A mãe de Dom Black não gostava de rap, não senhor: as letras tinham muito palavrão e as histórias de vida eram muito tristes. Era engraçado ver o moleque dançando Michael Jackson em casa, mas isso não ia ajudar em nada o menino que não gostava de ir à escola. Acontece que, para entender música, ele precisava aprender – e a leitura e os documentários o levaram para o caminho das rimas, das batidas, do argumento. Agora, a música o leva para o caminho dos saraus, das universidades, do teatro e dos shows.
Hoje, Dom Black canta para centenas de pessoas e constrói para elas o mesmo tipo de discurso poderoso que aprendeu quando criança. Inspira os outros a respeitarem, a sentirem, a lutarem. Seus sons são simplíssimos, mas suas palavras são fortes, concretas; a mensagem é mágica. Não é poesia, mas incentiva as pessoas malucas a imaginar; não é literatura, mas explica a rotina muito bem. E seus fãs, ah, esses não são pessoas quaisquer; são irmãos que apoiam, que compartilham histórias e que o enchem de forças para continuar.

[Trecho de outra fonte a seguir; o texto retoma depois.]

$ cat src/rtl/display_scanner.sv
// Time-multiplexed scan controller for a 4-digit seven-segment display.
// Double-buffered hex digits, per-slot blanking, registered outputs.
module display_scanner #(
   parameter int unsigned TICKS_PER_DIGIT = 100000,
   parameter int unsigned BLANK_TICKS     = 1000
) (
   input  logic        Clock,
   input  logic        Reset,
   input  logic [15:0] Value,
   input  logic [3:0]  DigitEnable,
   input  logic        Load,
   output logic [1:0]  Count,
   output logic [6:0]  Segments,
   output logic        FrameDone
);

   localparam int unsigned TW = (TICKS_PER_DIGIT > 1) ? $clog2(TICKS_PER_DIGIT) : 1;
   localparam logic [TW-1:0] TICK_LAST  = TW'(TICKS_PER_DIGIT - 1);
   localparam logic [TW-1:0] BLANK_LAST = TW'(BLANK_TICKS - 1);

   typedef enum logic {BLANK, SHOW} state_t;

   state_t        state, state_n;
   logic [TW-1:0] tick, tick_n;
   logic [1:0]    count_n;
   logic [15:0]   stg_val, act_val, act_val_n;
   logic [3:0]    stg_en, act_en, act_en_n;
   logic          pending, pending_n;
   logic          slot_end, frame_end;
   logic [3:0]    nibble;
   logic [6:0]    segments_n;

   function automatic logic [6:0] hex_decode(input logic [3:0] n);
      case (n)
         4'h0: hex_decode = 7'b1000000;
         4'h1: hex_decode = 7'b1111001;
         4'h2: hex_decode = 7'b0100100;
         4'h3: hex_decode = 7'b0110000;
         4'h4: hex_decode = 7'b0011001;
         4'h5: hex_decode = 7'b0010010;
         4'h6: hex_decode = 7'b0000010;
         4'h7: hex_decode = 7'b1111000;
         4'h8: hex_decode = 7'b0000000;
         4'h9: hex_decode = 7'b0010000;
         4'hA: hex_decode = 7'b0001000;
         4'hB: hex_decode = 7'b0000011;
         4'hC: hex_decode = 7'b1000110;
         4'hD: hex_decode = 7'b0100001;
         4'hE: hex_decode = 7'b0000110;
         default: hex_decode = 7'b0001110;
      endcase
   endfunction

   // Segments are computed from next-cycle state so Count, FSM and pattern
   // all change on the same edge.
   always_comb begin
      slot_end  = (tick == TICK_LAST);
      frame_end = slot_end && (Count == 2'd3);
      tick_n    = slot_end ? '0 : tick + TW'(1);
      count_n   = slot_end ? Count + 2'd1 : Count;

      state_n = state;
      if (slot_end)
         state_n = BLANK;
      else if (tick == BLANK_LAST)
         state_n = SHOW;

      act_val_n = act_val;
      act_en_n  = act_en;
      pending_n = pending;
      if (Load)
         pending_n = 1'b1;
      if (frame_end) begin
         pending_n = 1'b0;
         if (Load) begin
            act_val_n = Value;
            act_en_n  = DigitEnable;
         end else if (pending) begin
            act_val_n = stg_val;
            act_en_n  = stg_en;
         end
      end

      nibble = act_val_n[{count_n, 2'b00} +: 4];
      if (state_n == SHOW && act_en_n[count_n])
         segments_n = hex_decode(nibble);
      else
         segments_n = '1;
   end

   always_ff @(posedge Clock) begin
      if (Reset) begin
         tick      <= '0;
         Count     <= '0;
         state     <= BLANK;
         stg_val   <= '0;
         stg_en    <= '0;
         act_val   <= '0;
         act_en    <= '0;
         pending   <= 1'b0;
         Segments  <= '1;
         FrameDone <= 1'b0;
      end else begin
         tick      <= tick_n;
         Count     <= count_n;
         state     <= state_n;
         act_val   <= act_val_n;
         act_en    <= act_en_n;
         pending   <= pending_n;
         Segments  <= segments_n;
         FrameDone <= frame_end;
         if (Load) begin
            stg_val <= Value;
            stg_en  <= DigitEnable;
         end
      end
   end

endmodule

Quando o cotidiano esbarra no erudito
José Paulo Castro Berbel tem 66 anos, mas a música o fez imortal – não só porque ocupa a cadeira nº 72 na Academia Nacional de Música, com sede no Rio de Janeiro, mas porque deixa um legado de aprendizado para muitos outros músicos. Berbel ensinou e continua sendo ensinado, escutou e se deixou ser ouvido e, ao mesmo tempo em que cria arranjos, absorve do mundo todos os sons e ritmos que pode.

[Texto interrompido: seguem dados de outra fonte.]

==> src/rtl/noc_pkg.sv <==
// Shared NoC types: packet width, digit width, port count and encoder state encoding.
// Also used by the routing table and the display decoder.
package noc_pkg;

  localparam int PACKET_W  = 24;
  localparam int DIGIT_W   = 4;
  localparam int NUM_PORTS = 6;

  typedef logic [PACKET_W-1:0] packet_t;

  typedef enum logic [1:0] {
    IDLE    = 2'd0,
    COLLECT = 2'd1,
    SEND    = 2'd2
  } enc_state_t;

endpackage

==> src/rtl/packet_digit_encoder_if.sv <==
// Packet channel from the digit encoder to the routing table.
// The encoder holds data/dest stable while valid is high, until valid & ready.
interface packet_digit_encoder_if #(
  parameter int DATA_W = noc_pkg::PACKET_W
);

  logic [DATA_W-1:0] pkt_data;
  logic [2:0]        pkt_dest;
  logic              pkt_valid;
  logic              pkt_ready;

  modport master (
    output pkt_data,
    output pkt_dest,
    output pkt_valid,
    input  pkt_ready
  );

  modport slave (
    input  pkt_data,
    input  pkt_dest,
    input  pkt_valid,
    output pkt_ready
  );

endinterface

==> src/rtl/digit_shift_buffer.sv <==
// Nibble shift register with a saturating digit count; a new digit enters at [3:0].
// One-cycle update; shifts are dropped once full, and flush/clear take priority.
module digit_shift_buffer
  import noc_pkg::*;
#(
  parameter int DIGITS = 6,
  parameter int W      = DIGIT_W * DIGITS,
  parameter int CNT_W  = $clog2(DIGITS + 1)
) (
  input  logic               clock,
  input  logic               clear,
  input  logic               shift_en,
  input  logic               flush,
  input  logic [DIGIT_W-1:0] digit_in,
  output logic [W-1:0]       data,
  output logic [CNT_W-1:0]   count,
  output logic               full
);

  assign full = (count == CNT_W'(DIGITS));

  always_ff @(posedge clock) begin
    if (clear || flush) begin
      data  <= '0;
      count <= '0;
    end else if (shift_en && !full) begin
      data  <= {data[W-DIGIT_W-1:0], digit_in};
      count <= count + CNT_W'(1);
    end
  end

endmodule

==> src/rtl/packet_digit_encoder.sv <==
// Assembles hex digits into a packet and offers it to the routing table; packet valid one cycle after send.
// Holds the packet until pkt_ready; digits and sends are ignored while a packet is pending.
module packet_digit_encoder
  import noc_pkg::*;
#(
  parameter int NUM_PORTS = noc_pkg::NUM_PORTS,
  parameter int DIGITS    = 6
) (
  input  logic                   clock,
  input  logic                   clear,
  input  logic [DIGIT_W-1:0]     digit_in,
  input  logic                   digit_valid,
  input  logic                   send,
  input  logic [2:0]             target,
  packet_digit_encoder_if.master pkt,
  output logic [2:0]             digit_count,
  output logic                   busy,
  output logic                   err_target,
  output logic [7:0]             sent_count
);

  localparam int W     = DIGIT_W * DIGITS;
  localparam int CNT_W = $clog2(DIGITS + 1);

  enc_state_t       state_q, state_d;
  logic [W-1:0]     buf_data, buf_next;
  logic [CNT_W-1:0] buf_count;
  logic             buf_full;
  logic             shift_en, flush;
  logic             send_ok, send_bad, handshake, target_ok;
  logic [W-1:0]     pkt_data_q;
  logic [2:0]       pkt_dest_q;

  digit_shift_buffer #(
    .DIGITS (DIGITS)
  ) u_buf (
    .clock    (clock),
    .clear    (clear),
    .shift_en (shift_en),
    .flush    (flush),
    .digit_in (digit_in),
    .data     (buf_data),
    .count    (buf_count),
    .full     (buf_full)
  );

  assign target_ok = ({29'd0, target} < NUM_PORTS);

  always_comb begin
    state_d   = state_q;
    shift_en  = 1'b0;
    send_ok   = 1'b0;
    send_bad  = 1'b0;
    handshake = 1'b0;
    case (state_q)
      IDLE, COLLECT: begin
        shift_en = digit_valid && !buf_full;
        if (digit_valid) state_d = COLLECT;
        // A digit arriving with send makes the buffer non-empty, so the send is honoured.
        if (send && (state_q == COLLECT || digit_valid)) begin
          if (target_ok) begin
            send_ok = 1'b1;
            state_d = SEND;
          end else begin
            send_bad = 1'b1;
            state_d  = IDLE;
          end
        end
      end
      SEND: begin
        handshake = pkt.pkt_ready;
        if (handshake) state_d = IDLE;
      end
      default: state_d = IDLE;
    endcase
  end

  assign flush    = send_bad || handshake;
  assign buf_next = shift_en ? {buf_data[W-DIGIT_W-1:0], digit_in} : buf_data;

  always_ff @(posedge clock) begin
    if (clear) begin
      state_q    <= IDLE;
      pkt_data_q <= '0;
      pkt_dest_q <= '0;
      err_target <= 1'b0;
      sent_count <= '0;
    end else begin
      state_q <= state_d;
      if (send_ok) begin
        pkt_data_q <= buf_next;
        pkt_dest_q <= target;
        err_target <= 1'b0;
      end else if (send_bad) begin
        err_target <= 1'b1;
      end
      if (handshake) begin
        pkt_data_q <= '0;
        pkt_dest_q <= '0;
        sent_count <= sent_count + 8'd1;
      end
    end
  end

  assign pkt.pkt_data  = pkt_data_q;
  assign pkt.pkt_dest  = pkt_dest_q;
  assign pkt.pkt_valid = (state_q == SEND);
  assign busy          = (state_q == SEND);
  assign digit_count   = 3'(buf_count);

endmodule

==> src/flat_wrapper.sv <==
// flat-port wrapper written by rule: the top's interface ports become plain ports
module packet_digit_encoder_flat import noc_pkg::*;
#(
  parameter int NUM_PORTS = noc_pkg::NUM_PORTS,
  parameter int DIGITS    = 6
)
  (clock, clear, digit_in, digit_valid, send, target, digit_count, busy, err_target, sent_count, pkt_pkt_data, pkt_pkt_dest, pkt_pkt_valid, pkt_pkt_ready);
  packet_digit_encoder_if pkt_i ();
  input  logic clock;
  input  logic clear;
  input  logic [DIGIT_W-1:0] digit_in;
  input  logic digit_valid;
  input  logic send;
  input  logic [2:0] target;
  output logic [2:0] digit_count;
  output logic busy;
  output logic err_target;
  output logic [7:0] sent_count;
  output wire logic [$bits(pkt_i.pkt_data)-1:0] pkt_pkt_data;
  output wire logic [$bits(pkt_i.pkt_dest)-1:0] pkt_pkt_dest;
  output wire logic [$bits(pkt_i.pkt_valid)-1:0] pkt_pkt_valid;
  input wire logic [$bits(pkt_i.pkt_ready)-1:0] pkt_pkt_ready;
  assign pkt_pkt_data = pkt_i.pkt_data;
  assign pkt_pkt_dest = pkt_i.pkt_dest;
  assign pkt_pkt_valid = pkt_i.pkt_valid;
  assign pkt_i.pkt_ready = pkt_pkt_ready;
  packet_digit_encoder #(.NUM_PORTS(NUM_PORTS), .DIGITS(DIGITS)) u_core (.clock(clock), .clear(clear), .digit_in(digit_in), .digit_valid(digit_valid), .send(send), .target(target), .pkt(pkt_i), .digit_count(digit_count), .busy(busy), .err_target(err_target), .sent_count(sent_count));
endmodule
==> config.mk <==
export PLATFORM = sky130hd
export DESIGN_NAME = packet_digit_encoder_flat
export DESIGN_NICKNAME = d
export VERILOG_FILES = /design/src/rtl/noc_pkg.sv /design/src/rtl/packet_digit_encoder_if.sv /design/src/rtl/digit_shift_buffer.sv /design/src/rtl/packet_digit_encoder.sv /design/src/flat_wrapper.sv
export SDC_FILE = /design/constraint.sdc
export NUM_CORES = 1
export LEC_CHECK = 0
export BUFFER_PORTS_ARGS = -buffer_cell sky130_fd_sc_hd__buf_2
export CAP_MARGIN = 20
export CORE_UTILIZATION = 30
export CTS_CLUSTER_SIZE = 12
export DETAILED_ROUTE_END_ITERATION = 6
export HOLD_SLACK_MARGIN = 0.12
export PLACE_DENSITY = 0.55
export SETUP_SLACK_MARGIN = 0.4
export SKIP_CTS_REPAIR_TIMING = 1
export SLEW_MARGIN = 15
export SYNTH_ARGS = -nofsm -noshare
export SYNTH_HDL_FRONTEND = slang
export SYNTH_SLANG_ARGS = --single-unit
==> constraint.sdc <==
create_clock -name clock -period 3.95 [get_ports clock]
set_input_delay 0.9875 -clock clock [delete_from_list [all_inputs] [get_ports clock]]
set_output_delay 0.9875 -clock clock [all_outputs]
set_load 0.05 [all_outputs]
==> Word level (Yosys, flattened, before mapping) <==
Cells that the tools add are included.
{ "classes": {"n_addsub": 2, "n_lt_le_gt_ge": 1, "eq_ne": 5, "n_mux": 14, "reduce_logical": 12} }
{ "ops": {"columns": ["op", "n"], "rows": [
  ["24-bit 2-to-1 mux", 1],
  ["8-bit by 1-bit adder with 8-bit output, second input constant", 1],
  ["1-bit 2-to-1 mux", 8],
  ["2-bit 2-to-1 mux", 4],
  ["2-bit OR reduction", 3],
  ["2-bit one-hot mux with 2 select lines", 1],
  ["3-bit by 1-bit adder with 3-bit output, second input constant", 1],
  ["3-bit == test, second input constant", 1],
  ["1-bit logical AND", 3],
  ["1-bit logical OR", 3],
  ["3-bit < comparator, second input constant", 1],
  ["3-bit by 2-bit inequality test with 1-bit output, second input constant", 1],
  ["2-bit by 1-bit == test with 1-bit output, second input constant", 1],
  ["2-bit == test, second input constant", 1],
  ["2-bit logical NOT", 1],
  ["2-bit by 1-bit inequality test with 1-bit output, second input constant", 1],
  ["2-bit AND reduction", 1],
  ["1-bit logical NOT", 1]
]} }
{ "totals": {"regBits": 65, "input_bits": 12, "output_inout_bits": 41} }

==> Logic depth before layout (Yosys ltp) <==
Gate-level depths: netlist (run 1).
{ "depth": {"word_depth": 7, "depth_mapped": 7, "ltp_nobuf": 5} }

==> Cells and area by module <==
Synthesis (run 1) repeated with hierarchy kept, for this count alone.
{ "hier_totals": {"hier_cells": 289, "hier_area_um2": 3154.3} }
{ "modules_own_cells": {"columns": ["module", "n_inst", "cells_each", "area_per_inst_um2"], "rows": [
  ["packet_digit_encoder", 1, 186, 1949.4],
  ["digit_shift_buffer", 1, 103, 1204.9]
]} }

==> Worst setup path after synthesis (run 1) <==
No wires, ideal clock.
{ "synth_timing": {"kind": "reg-to-output", "startpoint": "register u_core.state_q[1]", "endpoint": "output pkt_pkt_valid", "t_arrival_ns": 1.492, "required_ns": 2.963, "path_slack_ns": 1.470, "stages_incl_launch_ff": 3, "n_path_buf": 1, "cell_sequence": "dfxtp_1 -> nor2b_1 -> buf_4"} }
{ "synth_via": {"elab_chain_cells": 1} }
{ "synth_lines": {"columns": ["element", "line_no", "rtl"], "rows": [
  ["start, declared", "packet_digit_encoder.sv:25", "enc_state_t state_q, state_d;"],
  ["start signal, assigned", "packet_digit_encoder.sv:89", "state_q <= state_d;"],
  ["2-bit == test", null, null],
  ["end, declared", "flat_wrapper.sv:21", "output wire logic [$bits(pkt_i.pkt_valid)-1:0] pkt_pkt_valid;"]
]} }
Every way passes these cells.

==> Worst setup path in the final report (run 1) <==
{ "layout_timing": {"startpoint": "register u_core.state_q[1]", "endpoint": "output pkt_pkt_valid"} }
{ "layout_via": {"elab_chain_cells": 1} }
{ "layout_lines": {"columns": ["element", "line_no", "rtl"], "rows": [
  ["2-bit == test", "packet_digit_encoder.sv:107", "assign pkt.pkt_valid = (state_q == SEND);"]
]} }
Every way passes these cells.

==> results of run 1 <==
[sequential cells by signal, indices dropped and copies added (netlist names)]
| name | flops |
|---|---|
| u_core.err_target | 1 |
| u_core.pkt.pkt_data | 24 |
| u_core.pkt.pkt_dest | 3 |
| u_core.sent_count | 8 |
| u_core.state_q | 2 |
| u_core.u_buf.count | 3 |
| u_core.u_buf.data | 24 |
[cells in the mapped netlist]
master     instances  area (µm²)
a2111oi_1          1        10.0
a211oi_1           1        7.51
a211oi_2           2        25.0
a21oi_1           25         125
and3_1             2        12.5
and3b_1            1        8.76
and4_1             1        8.76
buf_2              4        20.0
buf_4              3        22.5
buf_6              6        67.6
buf_8              2        30.0
clkbuf_1           1        3.75
dfxtp_1           65        1300
ha_1               3        37.5
inv_1              5        18.8
mux2i_1           26         260
nand2_1            2        7.51
nand2_2            1        6.26
nand3_1            1        5.00
nand4_1            4        25.0
nor2_1            38         143
nor2_8             1        20.0
nor2b_1            1        6.26
nor3_1             1        5.00
nor3b_1            1        7.51
o21ai_1           24         120
o21ai_4            1        16.3
o21ba_1            1        10.0
o221a_2            2        22.5
xnor2_1            3        26.3
xor2_1             6        52.6
[critical path, cell delays in order (launching register included)]
cell and delay, ns:
dfxtp_1 0.41, nor2b_1 0.25, buf_2 0.31
[cell usage in the layout (no fill, tap or decap), drive strengths merged, types with 3 or more instances in the layout]
| master | count |
|---|---|
| mux2i | 26 |
| clkbuf | 12 |
| buf | 53 |
| inv | 5 |
| nor2 | 39 |
| nand2 | 3 |
| xnor2 | 3 |
| a211oi | 3 |
| nand4 | 4 |
| o21ai | 25 |
| ha | 3 |
| a21oi | 25 |
| xor2 | 6 |
| dfxtp | 65 |
[through the flow]
stage / cells / hold slack (ns) / area [µm²] / total power, mW
after floorplan: 235 / 0.456 / 2430 / 0.890
after global placement: 374 / 0.472 / 2690 / 0.923
after detailed placement: 374 / 0.479 / 2690 / 0.925
after CTS: 389 / 0.487 / 2890 / 1.48
after global routing: 389 / 0.509 / 2890 / 1.53
final: 389 / 0.482 / 2890 / 1.46
[metal layers]
| metal | share of wire [%] | vias to the layer above | track usage [%] |
|---|---|---|---|
| met1 | 54 | 758 | 16.4 |
| met2 | 41 | 35 | 16.5 |
| met3 | 3.2 | 8 | 2.65 |
| met4 | 1.8 | 0 | 7.03 |
| met5 | 0 | - | 0 |
| li1 | - | 915 | - |
[worst paths after layout]
| kind | from | to | cells after the start |
|---|---|---|---|
| setup reg to reg | u_core.u_buf.count[0]$_SDFFE_PP0P_ | u_core.pkt.pkt_data[7]$_SDFFE_PP0P_ | 6 |
| hold / removal | u_core.err_target$_SDFFE_PP0P_ | u_core.err_target$_SDFFE_PP0P_ | 2 |
| hold reg to reg | u_core.err_target$_SDFFE_PP0P_ | u_core.err_target$_SDFFE_PP0P_ | 2 |
| setup / recovery | u_core.state_q[1]$_SDFFE_PP0P_ | pkt_pkt_valid | 2 |
[cell families after synthesis]
group | share of synthesized area (%)
AO/OA/AOI/OAI | 13.8
XOR/XNOR | 3.24
adder cells (fa/ha/maj) | 1.54
buffers and inverters | 6.69
flip-flops | 53.5
multiplexers | 10.7
AND/OR/NAND/NOR | 10.5
[power by group through the flow]
stage          registers [mW]  clock network, mW  logic, mW
2_1_floorplan           0.794                  0     0.0968
3_3_place_gp            0.717                  0      0.207
3_5_place_dp            0.716                  0      0.209
4_1_cts                 0.702              0.571      0.210
5_1_grt                 0.705              0.598      0.223
6_report                0.701              0.554      0.207
[area by class of cell]
class	instances	area, µm²
inverter	5	18.8
clock buffer	12	155
fill	817	4880
tap	102	128
clock inverter	3	40.0
sequential	65	1300
multi-input combinational	149	977
timing repair buffer	53	268
==> results.ini, run 1 <==
[cells_and_area]
diodes=0
nets=298
post-route-util_pct=37.2
drive_above_1_share_pct=26.1
synthToLayoutAreaGrowth_pct=18.7

[power]
leakage_nw=1.29
sequentialPowerShare_pct=47.9
power.density_nw_per_um2=507
clockPowerShare_pct=37.9
ir_worst_vdd_mv=0.203
comb_power_share_pct=14.2
internal-power_mw=1.06
power_switching_uw=403
swShare_pct=27.6

[synth]
netlist_instances=235
synth_cell_types=31
synth_area_um2=2430
synth_seq_area_share_pct=53.5
synth_seq_cells=65
synth_area_per_cell_um2=10.4
syn_nets=250
ys.warnings.count=0

[sta]
min_period_ns=2.29
rsz0062_at_grt=false
tns_ns=0
worst_slack_ns=1.66
max_freq_mhz=437
slew_viol_final=0
min_period_over_period_pct=57.9
clock_skew_ns=0.00714
setup_viol=0
worst_pin_slew_ns=0.881
hold_viol_final=0
slew_headroom_pct=41.3

[worst_hold_path]
worstHoldPathType=flop to flop

[worst_setup_path]
start_kind=flop
arrival_ns=1.30
crit_required_ns=2.96
r2r_slack_ns=2.00
setup.worst_path.end_class=primary output
cp_max_fo=5
critical_path_class=flop to primary output

[flow_run]
maxCapViolations=0

[route]
firstDrtPassIters=4
drtIter0Drc=71
wl_per_cell_um=12.0
drcViolationCount=0
wl_mm=4.67
vias=1716
ant_nets=0
vias_per_cell=4.41

[clocking]
cts_buffers=9
ctsRootBufferMaster=clkbuf_8
cts.sinks=65
cts_tree=built
clkSlewWorstSetupHoldPaths_ns=0.06
ctsHtreeMaxLevel=3
insertion_delay_ns=0.33
clk_path_buf_depth=2

[floorplan]
core-area_um2=7770
die_area_um2=8470
die_w_um=92.0
fp.dieH_um=92.0
ioPinCount=53
fp-row-count=32
initial_core_util_pct=31.3

[global_routing]
grt_max_degree=52
grt_pass1_wl_mm=7.70
grt_usage_pct=11.8
grt_pass1_vias=1646
antenna_found_initial=0
grt_overflow=0

[status]
outcome=finished, final reports clean

[placement]
dp_slack_ns=1.46
dpl.hpwl_mm=3.12
globalplace.congestion=0.737
io_buffer_count=52

Power figures use the tool's default switching activity.
==> inputs of run 2 (changes only) <==
ABC_AREA = 1   (was default)
PLACE_DENSITY = 0.56   (was 0.55)
clock period = 2.1 ns   (was 3.95 ns; I/O delays follow)
==> results.ini, run 2 <==
[status]
outcome=finished, final reports clean

[global_routing]
grt_pass1_wl_mm=10.4  ; +35%
antenna_found_initial=0  ; unchanged
grt_usage_pct=13.4  ; +1.6 points
grt_pass1_vias=2272  ; +38%
grt_max_degree=28  ; -46%
grt_overflow=0  ; unchanged

[synth]
yosysMostFrequentCell=nand2_1
ys.warnings.count=0  ; unchanged
synth_largest_area_cell=dfxtp_1
async_flop_share_pct=0  ; unchanged
syn_nets=401  ; +60%
yosys.area_share.xor_xnor_pct=0.608  ; -2.6 points
synth_area_leaders=dfxtp_1 (45%), nand2_1 (12%), inv_1 (8.1%)
synth_seq_area_share_pct=45.1  ; -8.4 points
synth.area.mux_share_pct=0  ; -11 points
synth_common_cells=nand2_1 (91), dfxtp_1 (65), inv_1 (62)
synth_cell_types=30  ; -3.2%
synth_area_per_cell_um2=7.47  ; -28%
synth-simple-area-share_pct=26.4  ; +16 points
synthFlopType=dfxtp_1
synth-compound-area-share_pct=14.5  ; +0.66 points
yosysTopAreaCellShare_pct=45.1  ; -8.4 points
netlist_instances=386  ; +64%
synth_top_family_by_area=simple AND/OR/NAND/NOR gates
synth_edf_count=0  ; unchanged
synth_area_um2=2880  ; +19%
synth-adder-area-share_pct=1.30  ; -0.24 points
synth_seq_cells=65  ; unchanged

[power]
clockPowerShare_pct=34.3  ; -3.6 points
sequentialPowerShare_pct=47.4  ; -0.5 points
finalPower_mw=2.79  ; +91%
comb_power_share_pct=18.3  ; +4.1 points
power.density_nw_per_um2=792  ; +56%
leakage_nw=1.71  ; +33%
internal-power_mw=1.92  ; +81%
swShare_pct=31.4  ; +3.9 points
ir_worst_vdd_mv=0.265  ; +30%
power_switching_uw=877  ; +120%

[route]
wl_per_cell_um=11.3  ; -6.0%
drcViolationCount=0  ; unchanged
vias_per_cell=4.28  ; -2.9%
wl_mm=6.52  ; +40%
ant_nets=0  ; unchanged
firstDrtPassIters=4  ; unchanged
vias=2475  ; +44%
drtIter0Drc=88  ; +24%

[worst_setup_path]
critPathTopFamily=flip-flops
critical_path_class=flop to primary output
slowest_stage=dfxtp_4
crit_required_ns=1.57  ; -1.39 ns
crit_path_start=u_core.state_q[1]$_SDFFE_PP0P_
start_kind=flop
arrival_ns=1.14  ; -0.16 ns
cp_max_fo=5  ; unchanged
slowest_delay_ns=0.39  ; -0.02 ns
r2r_start=u_core.u_buf.count[0]$_SDFFE_PP0P_
crit_chain=inv_8 > nor2_4 > buf_6
setup.worst_path.end_class=primary output
crit_buf_inv=2  ; +1

[cells_and_area]
seq_area_um2=1310  ; +0.48%
synthToLayoutAreaGrowth_pct=22.4
multi_input_area_um2=1280  ; +31%
drive_above_1_share_pct=25.6  ; -0.52 points
fill_cells=1050  ; +29%
nets=459  ; +54%
final_common_cell=nand2_1
layout_common_cells=nand2_1 (91), inv_1 (62), dfxtp_1 (62), buf_2 (50)
diodes=0  ; unchanged

[placement]
io_buffer_count=52  ; unchanged
dpl.hpwl_mm=4.21  ; +35%
globalplace.congestion=0.717  ; -2.7%

[clocking]
clk_path_buf_depth=2  ; unchanged
cts.sinks=65  ; unchanged
insertion_delay_ns=0.34  ; about the same
ctsHtreeMaxLevel=3  ; unchanged
cts_tree=built
clkSlewWorstSetupHoldPaths_ns=0.07  ; about the same
ctsRootBufferMaster=clkbuf_8
cts_buffers=9  ; unchanged

[floorplan]
ioPinCount=53  ; unchanged
fp.dieH_um=100  ; +8.7%
core-area_um2=9280  ; +20%
initial_core_util_pct=31.1  ; -0.26 points
die_area_um2=10000  ; +18%
fp-row-count=35  ; +9.4%
die_w_um=100  ; +8.7%

[sta]
slew_headroom_pct=60.7  ; +19 points
worst_pin_slew_ns=0.588  ; -0.293 ns
min_period_ns=1.67
hold-worst-slack_ns=0.410  ; -0.0726 ns
setup_viol=0  ; unchanged
max_freq_mhz=599
rsz0062_at_grt=true
slew_viol_final=0  ; unchanged
clock_skew_ns=0.00584  ; -0.00130 ns
min_period_over_period_pct=79.5
tns_ns=0  ; unchanged
hold_viol_final=0  ; unchanged

[worst_hold_path]
hp-start=target[0]
worstHoldPathType=primary input to flop

[flow_run]
maxCapViolations=0  ; unchanged

==> run 2: changes by cell type after synthesis, sizes merged, moves of 4 or more <==
cell | previous run | this run
nand2 | 3 | 94
inv | 5 | 65
nand3 | 1 | 35
mux2i | 26 | 0
a21oi | 25 | 36
xor2 | 6 | 2
==> run 2: cells by family after synthesis <==
logic type	Yosys count
AOI/OAI and AO/OA	66
xor gates and xnor gates	2
adders and majority gates	3
DFF	65
and+or+nand+nor	169
buffers and inverters	81
==> run 2: worst register-to-register path: cells and delay by family (launching register included) <==
kind	cells	cell delay [ns]
buffers and inverters	1	0.07
AOI/OAI and AO/OA	1	0.17
DFF	1	0.36
adders and majority gates	1	0.20
and+or+nand+nor	5	0.69
==> run 2: final cells by class <==
class                           instances  area share (%)
Sequential cell                        65            37.1
Clock buffer                           13            4.51
Clock inverter                          3           0.426
Timing Repair Buffer                   61            10.1
Inverter                               65            7.13
Tap cell                              129            4.58
Multi-Input combinational cell        242            36.2
==> run 2: final timing paths <==
kind / to / slack, ns / cells past startpoint
worst max-delay path: pkt_pkt_valid / 0.43 / 3
worst min-delay path: u_core.pkt.pkt_dest[0]$_SDFFE_PP0P_ / 0.41 / 3
worst max register to register: u_core.pkt.pkt_data[4]$_SDFFE_PP0P_ / 0.51 / 8
worst min register to register: u_core.pkt.pkt_dest[2]$_SDFFE_PP0P_ / 0.45 / 2
==> run 2: power groups by stage <==
stage	Sequential [mW]	Combinational (mW)	Clock [mW]
2_1_floorplan	1.51	0.231	0
3_3_place_gp	1.35	0.488	0
3_5_place_dp	1.35	0.492	0
4_1_cts	1.32	0.494	0.984
6_report	1.32	0.512	0.958
5_1_grt	1.33	0.563	1.04
==> run 2: per-stage QoR <==
step	utilization (%)	instance area, µm²	std cells	worst slack [ns]
global placement	35.2	3260	556	0.183
floorplan	-	2890	386	0.424
detailed placement	35.2	3260	556	0.116
CTS	37.0	3440	572	0.196
global route	38.0	3530	578	0.357
finish	38.0	3530	578	0.431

Para ele, a harmonia da vida vem da própria natureza. José sabe identificar momentos intensos, mas também tem calma para aproveitar a sintonia entre as cores, as formas, os seres. Entende que o equilíbrio vem com o tempo, com o crescimento regular e compassado, e reconhece na música seu sustento – seu trabalho e sua segurança. Ser maestro o ajuda a ter disclipina em situações difíceis, a praticar mais diante das dificuldades, a reger sua família com educação e amor.
A união de Berbel com a música é eterna. Sua paixão, ainda criança, se desenvolveu em história complexa, com altos e baixos coordenados para formar uma melodia real. A peça de sua vida não anda sem música e a música, de certa forma, não vive sem ele, já que depende de suas experiências para ganhar sentido. Eles não se separam; se completam.
Compasso apressado
Para falar da influência da música na vida de Walter, tem que se falar de pressa, de correria. Isso porque, mesmo com o dia lotado de coisas a fazer, ele encontrou tempo para um bate-papo coerente – e mostrou que a cadência harmônica das nossas vidas só pode ser criada e sustentada por nós mesmos.
Walter Claro é ritmo acelerado. No total, são nove bandas de rock: um conjunto polifônico, já que ele cria e reproduz. Somam-se 25 alunos de guitarra e violão e duas mulheres em sua vida – também apaixonadas por música e abraçadas pela sensibilidade que ele conquistou através dos sons. O resultado não é proporcional, mas o deixa muito realizado.
A presença da melodia veio discreta, com balanço leve na infância, até que se tornou composição inevitável em seu cotidiano. Para ele, os ritmos e riffs estão presentes nas pessoas, na profissão, na musculação. Nesse exercício, até o fôlego é compassado: e não podia ser diferente, já que ele realmente respira música. E é bem nesse inspira e expira sonoro que se encontra a afinidade de todos os músicos: os laços do som são invisíveis e essenciais às suas vidas, como o ar.